Required action. Copy nothing but the lines below running from the line containing "export IMPL_worstPathRequired_ns=15.79" through the line containing "export IMPL_worstPathArrival_ns=11.85", both end lines included.

Dataset content.
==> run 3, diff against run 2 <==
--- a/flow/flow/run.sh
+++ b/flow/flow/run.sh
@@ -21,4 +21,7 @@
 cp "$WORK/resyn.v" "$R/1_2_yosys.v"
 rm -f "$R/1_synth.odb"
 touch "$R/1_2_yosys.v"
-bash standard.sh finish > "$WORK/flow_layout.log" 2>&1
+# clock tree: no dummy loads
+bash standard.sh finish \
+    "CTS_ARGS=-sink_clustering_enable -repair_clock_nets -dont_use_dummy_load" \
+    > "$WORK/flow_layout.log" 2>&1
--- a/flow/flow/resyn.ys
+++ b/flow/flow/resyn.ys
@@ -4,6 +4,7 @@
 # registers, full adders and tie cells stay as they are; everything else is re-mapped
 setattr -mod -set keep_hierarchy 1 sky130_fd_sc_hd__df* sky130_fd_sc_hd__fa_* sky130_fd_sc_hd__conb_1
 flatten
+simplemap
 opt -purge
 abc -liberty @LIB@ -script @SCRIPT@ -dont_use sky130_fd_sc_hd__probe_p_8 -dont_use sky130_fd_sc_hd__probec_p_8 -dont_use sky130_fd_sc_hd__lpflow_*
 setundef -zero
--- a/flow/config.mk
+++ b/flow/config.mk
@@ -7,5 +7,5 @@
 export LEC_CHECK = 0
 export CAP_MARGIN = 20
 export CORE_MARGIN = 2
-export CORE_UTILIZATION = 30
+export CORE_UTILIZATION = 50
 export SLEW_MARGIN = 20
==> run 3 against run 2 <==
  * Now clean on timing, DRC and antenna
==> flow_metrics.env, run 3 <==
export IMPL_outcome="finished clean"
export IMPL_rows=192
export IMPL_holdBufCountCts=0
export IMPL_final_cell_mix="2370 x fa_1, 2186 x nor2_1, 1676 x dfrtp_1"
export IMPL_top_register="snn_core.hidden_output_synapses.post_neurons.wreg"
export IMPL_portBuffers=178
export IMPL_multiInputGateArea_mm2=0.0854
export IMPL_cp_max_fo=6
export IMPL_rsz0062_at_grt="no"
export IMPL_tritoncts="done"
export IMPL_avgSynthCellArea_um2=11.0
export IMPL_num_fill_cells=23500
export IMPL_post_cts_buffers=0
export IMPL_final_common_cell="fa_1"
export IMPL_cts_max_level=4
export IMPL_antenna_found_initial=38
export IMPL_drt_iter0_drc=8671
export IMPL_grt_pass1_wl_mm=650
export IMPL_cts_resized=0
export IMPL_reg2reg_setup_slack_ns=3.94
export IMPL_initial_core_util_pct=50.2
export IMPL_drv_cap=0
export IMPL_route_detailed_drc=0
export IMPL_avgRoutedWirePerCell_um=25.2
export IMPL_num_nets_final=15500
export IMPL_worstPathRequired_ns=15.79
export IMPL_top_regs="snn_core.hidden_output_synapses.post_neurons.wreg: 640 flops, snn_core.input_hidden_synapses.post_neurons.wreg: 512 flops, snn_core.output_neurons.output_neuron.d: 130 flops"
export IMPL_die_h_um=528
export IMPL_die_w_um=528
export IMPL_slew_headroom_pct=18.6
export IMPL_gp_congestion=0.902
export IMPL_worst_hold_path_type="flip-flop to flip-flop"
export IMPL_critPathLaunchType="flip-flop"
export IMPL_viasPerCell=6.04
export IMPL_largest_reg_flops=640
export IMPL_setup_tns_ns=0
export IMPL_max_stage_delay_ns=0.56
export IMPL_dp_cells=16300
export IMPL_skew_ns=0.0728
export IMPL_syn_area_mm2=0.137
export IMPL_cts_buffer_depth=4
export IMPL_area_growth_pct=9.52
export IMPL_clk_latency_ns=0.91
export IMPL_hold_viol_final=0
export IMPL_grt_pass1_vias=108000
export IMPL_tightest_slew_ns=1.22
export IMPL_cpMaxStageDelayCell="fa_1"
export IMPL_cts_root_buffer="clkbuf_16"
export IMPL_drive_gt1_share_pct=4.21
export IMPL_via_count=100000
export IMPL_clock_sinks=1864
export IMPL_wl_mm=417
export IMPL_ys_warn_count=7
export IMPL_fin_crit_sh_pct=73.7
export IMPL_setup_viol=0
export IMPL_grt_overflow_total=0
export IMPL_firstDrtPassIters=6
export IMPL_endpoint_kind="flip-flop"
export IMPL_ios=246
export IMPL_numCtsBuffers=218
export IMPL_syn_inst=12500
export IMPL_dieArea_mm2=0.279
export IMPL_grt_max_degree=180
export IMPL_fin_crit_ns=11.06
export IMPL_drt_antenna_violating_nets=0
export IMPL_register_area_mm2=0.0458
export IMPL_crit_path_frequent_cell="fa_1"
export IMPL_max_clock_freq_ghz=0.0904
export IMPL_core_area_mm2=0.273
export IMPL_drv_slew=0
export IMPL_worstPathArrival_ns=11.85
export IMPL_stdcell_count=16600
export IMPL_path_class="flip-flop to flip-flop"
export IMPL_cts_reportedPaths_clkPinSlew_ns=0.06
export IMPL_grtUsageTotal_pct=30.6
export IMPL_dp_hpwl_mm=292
From an optimization exercise on the open Yosys and OpenROAD flow, aimed at small area and a short achievable clock period; shortcuts taken in it are not production practice. Function was checked by simulation only, so behaviour that the tests miss may differ from the original. Power and IR drop assume default switching activity.

## run 1
// fifo
module fifo(clk,rst,din,dout,wen,ren,full,empty,fifo_cnt);
 input clk,rst;
 input [31:0] din;
 input wen,ren;
 output reg [4:0] fifo_cnt;
 output reg [31:0] dout;
 output reg full;
 output reg empty;
 reg [31:0] mem [0:15];
 reg [15:0] rsel, wsel;      
 reg        ne, nf;          
 reg [4:0]  ncnt;            
 wire rd  = ren & ne;                
 wire wr  = wen & (nf | ren);        
 wire inc = wr & ~rd;
 wire dec = rd & ~wr;
 wire [4:0] cnt    = ~ncnt;
 wire [4:0] cnt_up = cnt + 5'd1;
 wire [4:0] cnt_dn = cnt - 5'd1;
 wire [4:0] cnt_n  = inc ? cnt_up : dec ? cnt_dn : cnt;
 wire is1  = (cnt == 5'd1);
 wire is15 = (cnt == 5'd15);
 wire empty_n = ne ? (is1 & dec) : ~wen;
 wire full_n  = nf ? (is15 & inc) : ~dec;
 always @(posedge clk) begin
  if (!rst) begin
   fifo_cnt <= 5'd0;
   ncnt     <= 5'h1f;
   empty    <= 1'b1;
   full     <= 1'b0;
   ne       <= 1'b0;
   nf       <= 1'b1;
   wsel     <= 16'd1;
   rsel     <= 16'd1;
  end else begin
   fifo_cnt <= cnt_n;
   ncnt     <= ~cnt_n;
   empty    <= empty_n;
   full     <= full_n;
   ne       <= ~empty_n;
   nf       <= ~full_n;
   if (wr) wsel <= {wsel[14:0], wsel[15]};
   if (rd) rsel <= {rsel[14:0], rsel[15]};
  end
 end
 wire slot_we = nf | (wen & ren);
 integer i;
 always @(posedge clk) begin
  for (i = 0; i < 16; i = i + 1)
   if (slot_we && wsel[i]) mem[i] <= din;
 end
 wire [15:0] rs = rsel & {16{rd}};
 reg [31:0] dout_n;
 always @(*) begin
  dout_n = dout & {32{~rd}};
  for (i = 0; i < 16; i = i + 1)
   dout_n = dout_n | (mem[i] & {32{rs[i]}});
 end
 always @(posedge clk) dout <= dout_n;
endmodule
export LEC_CHECK = 0
export CAP_MARGIN = 20
export CORE_MARGIN = 2
export CORE_UTILIZATION = 40
export SETUP_SLACK_MARGIN = 0.9
export SLEW_MARGIN = 20
create_clock -name core_clock -period 2.4 [get_ports {clk}]
standard.sh (not shown) runs the stock make flow with config.mk's settings and CLKGATE_MAP_FILE= SYNTH_SCRIPT=/design/flow/synth_recipe.tcl, a recipe that flattens the netlist after the stock synthesis.
==> flow/flow/run.sh <==
#!/bin/bash
# The standard layout (standard.sh: the standard flow's synthesis and ORFS steps), with
# three changes:
#  - CTS clusters up to 15 sinks within 60 um and inserts no dummy loads,
#  - port buffers start as buf_4 instead of a delay-cell buffer,
#  - the resizer may swap cells across footprints.
set -euo pipefail
export CTS_ARGS="-sink_clustering_enable -repair_clock_nets -sink_clustering_size 15 -sink_clustering_max_diameter 60 -dont_use_dummy_load"
export BUFFER_PORTS_ARGS="-buffer_cell sky130_fd_sc_hd__buf_4"
bash standard.sh MATCH_CELL_FOOTPRINT=0 finish > standard_flow.log 2>&1
Setup changes, run 1 to run 2
==> flow/flow/run.sh <==
#!/bin/bash
# The standard layout (standard.sh: the standard flow's synthesis and ORFS steps), with
# three changes:
#  - CTS clusters up to 20 sinks within 80 um and inserts no dummy loads,
#  - port buffers start as buf_4 instead of a delay-cell buffer,
#  - the resizer may swap cells across footprints.
set -euo pipefail
export CTS_ARGS="-sink_clustering_enable -repair_clock_nets -sink_clustering_size 20 -sink_clustering_max_diameter 80 -dont_use_dummy_load"
export BUFFER_PORTS_ARGS="-buffer_cell sky130_fd_sc_hd__buf_4"
bash standard.sh MATCH_CELL_FOOTPRINT=0 finish > standard_flow.log 2>&1
-- flow/config.mk --
<<< run 1, line 10
export CORE_UTILIZATION = 40
export SETUP_SLACK_MARGIN = 0.9
export SLEW_MARGIN = 20
>>> run 2, line 10
export CORE_UTILIZATION = 40
export SETUP_SLACK_MARGIN = 0.85
export SLEW_MARGIN = 20
[summary]
Diff run 1 -> run 2: sequential share of the synthesized area barely changed; proportion of power drawn by combinational gates fell 0.3 points; average wire per cell in the routed design now sits lower; met1 wire length shrank by 5.1%; slack of the critical path now sits higher.
Looking at highest metal layer with signal wires, the met4 result is from run 1; the met5 one comes from run 2.
Diff run 2..run 1 | floorplan die width | unchanged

Response area.
export IMPL_worstPathRequired_ns=15.79
export IMPL_top_regs="snn_core.hidden_output_synapses.post_neurons.wreg: 640 flops, snn_core.input_hidden_synapses.post_neurons.wreg: 512 flops, snn_core.output_neurons.output_neuron.d: 130 flops"
export IMPL_die_h_um=528
export IMPL_die_w_um=528
export IMPL_slew_headroom_pct=18.6
export IMPL_gp_congestion=0.902
export IMPL_worst_hold_path_type="flip-flop to flip-flop"
export IMPL_critPathLaunchType="flip-flop"
export IMPL_viasPerCell=6.04
export IMPL_largest_reg_flops=640
export IMPL_setup_tns_ns=0
export IMPL_max_stage_delay_ns=0.56
export IMPL_dp_cells=16300
export IMPL_skew_ns=0.0728
export IMPL_syn_area_mm2=0.137
export IMPL_cts_buffer_depth=4
export IMPL_area_growth_pct=9.52
export IMPL_clk_latency_ns=0.91
export IMPL_hold_viol_final=0
export IMPL_grt_pass1_vias=108000
export IMPL_tightest_slew_ns=1.22
export IMPL_cpMaxStageDelayCell="fa_1"
export IMPL_cts_root_buffer="clkbuf_16"
export IMPL_drive_gt1_share_pct=4.21
export IMPL_via_count=100000
export IMPL_clock_sinks=1864
export IMPL_wl_mm=417
export IMPL_ys_warn_count=7
export IMPL_fin_crit_sh_pct=73.7
export IMPL_setup_viol=0
export IMPL_grt_overflow_total=0
export IMPL_firstDrtPassIters=6
export IMPL_endpoint_kind="flip-flop"
export IMPL_ios=246
export IMPL_numCtsBuffers=218
export IMPL_syn_inst=12500
export IMPL_dieArea_mm2=0.279
export IMPL_grt_max_degree=180
export IMPL_fin_crit_ns=11.06
export IMPL_drt_antenna_violating_nets=0
export IMPL_register_area_mm2=0.0458
export IMPL_crit_path_frequent_cell="fa_1"
export IMPL_max_clock_freq_ghz=0.0904
export IMPL_core_area_mm2=0.273
export IMPL_drv_slew=0
export IMPL_worstPathArrival_ns=11.85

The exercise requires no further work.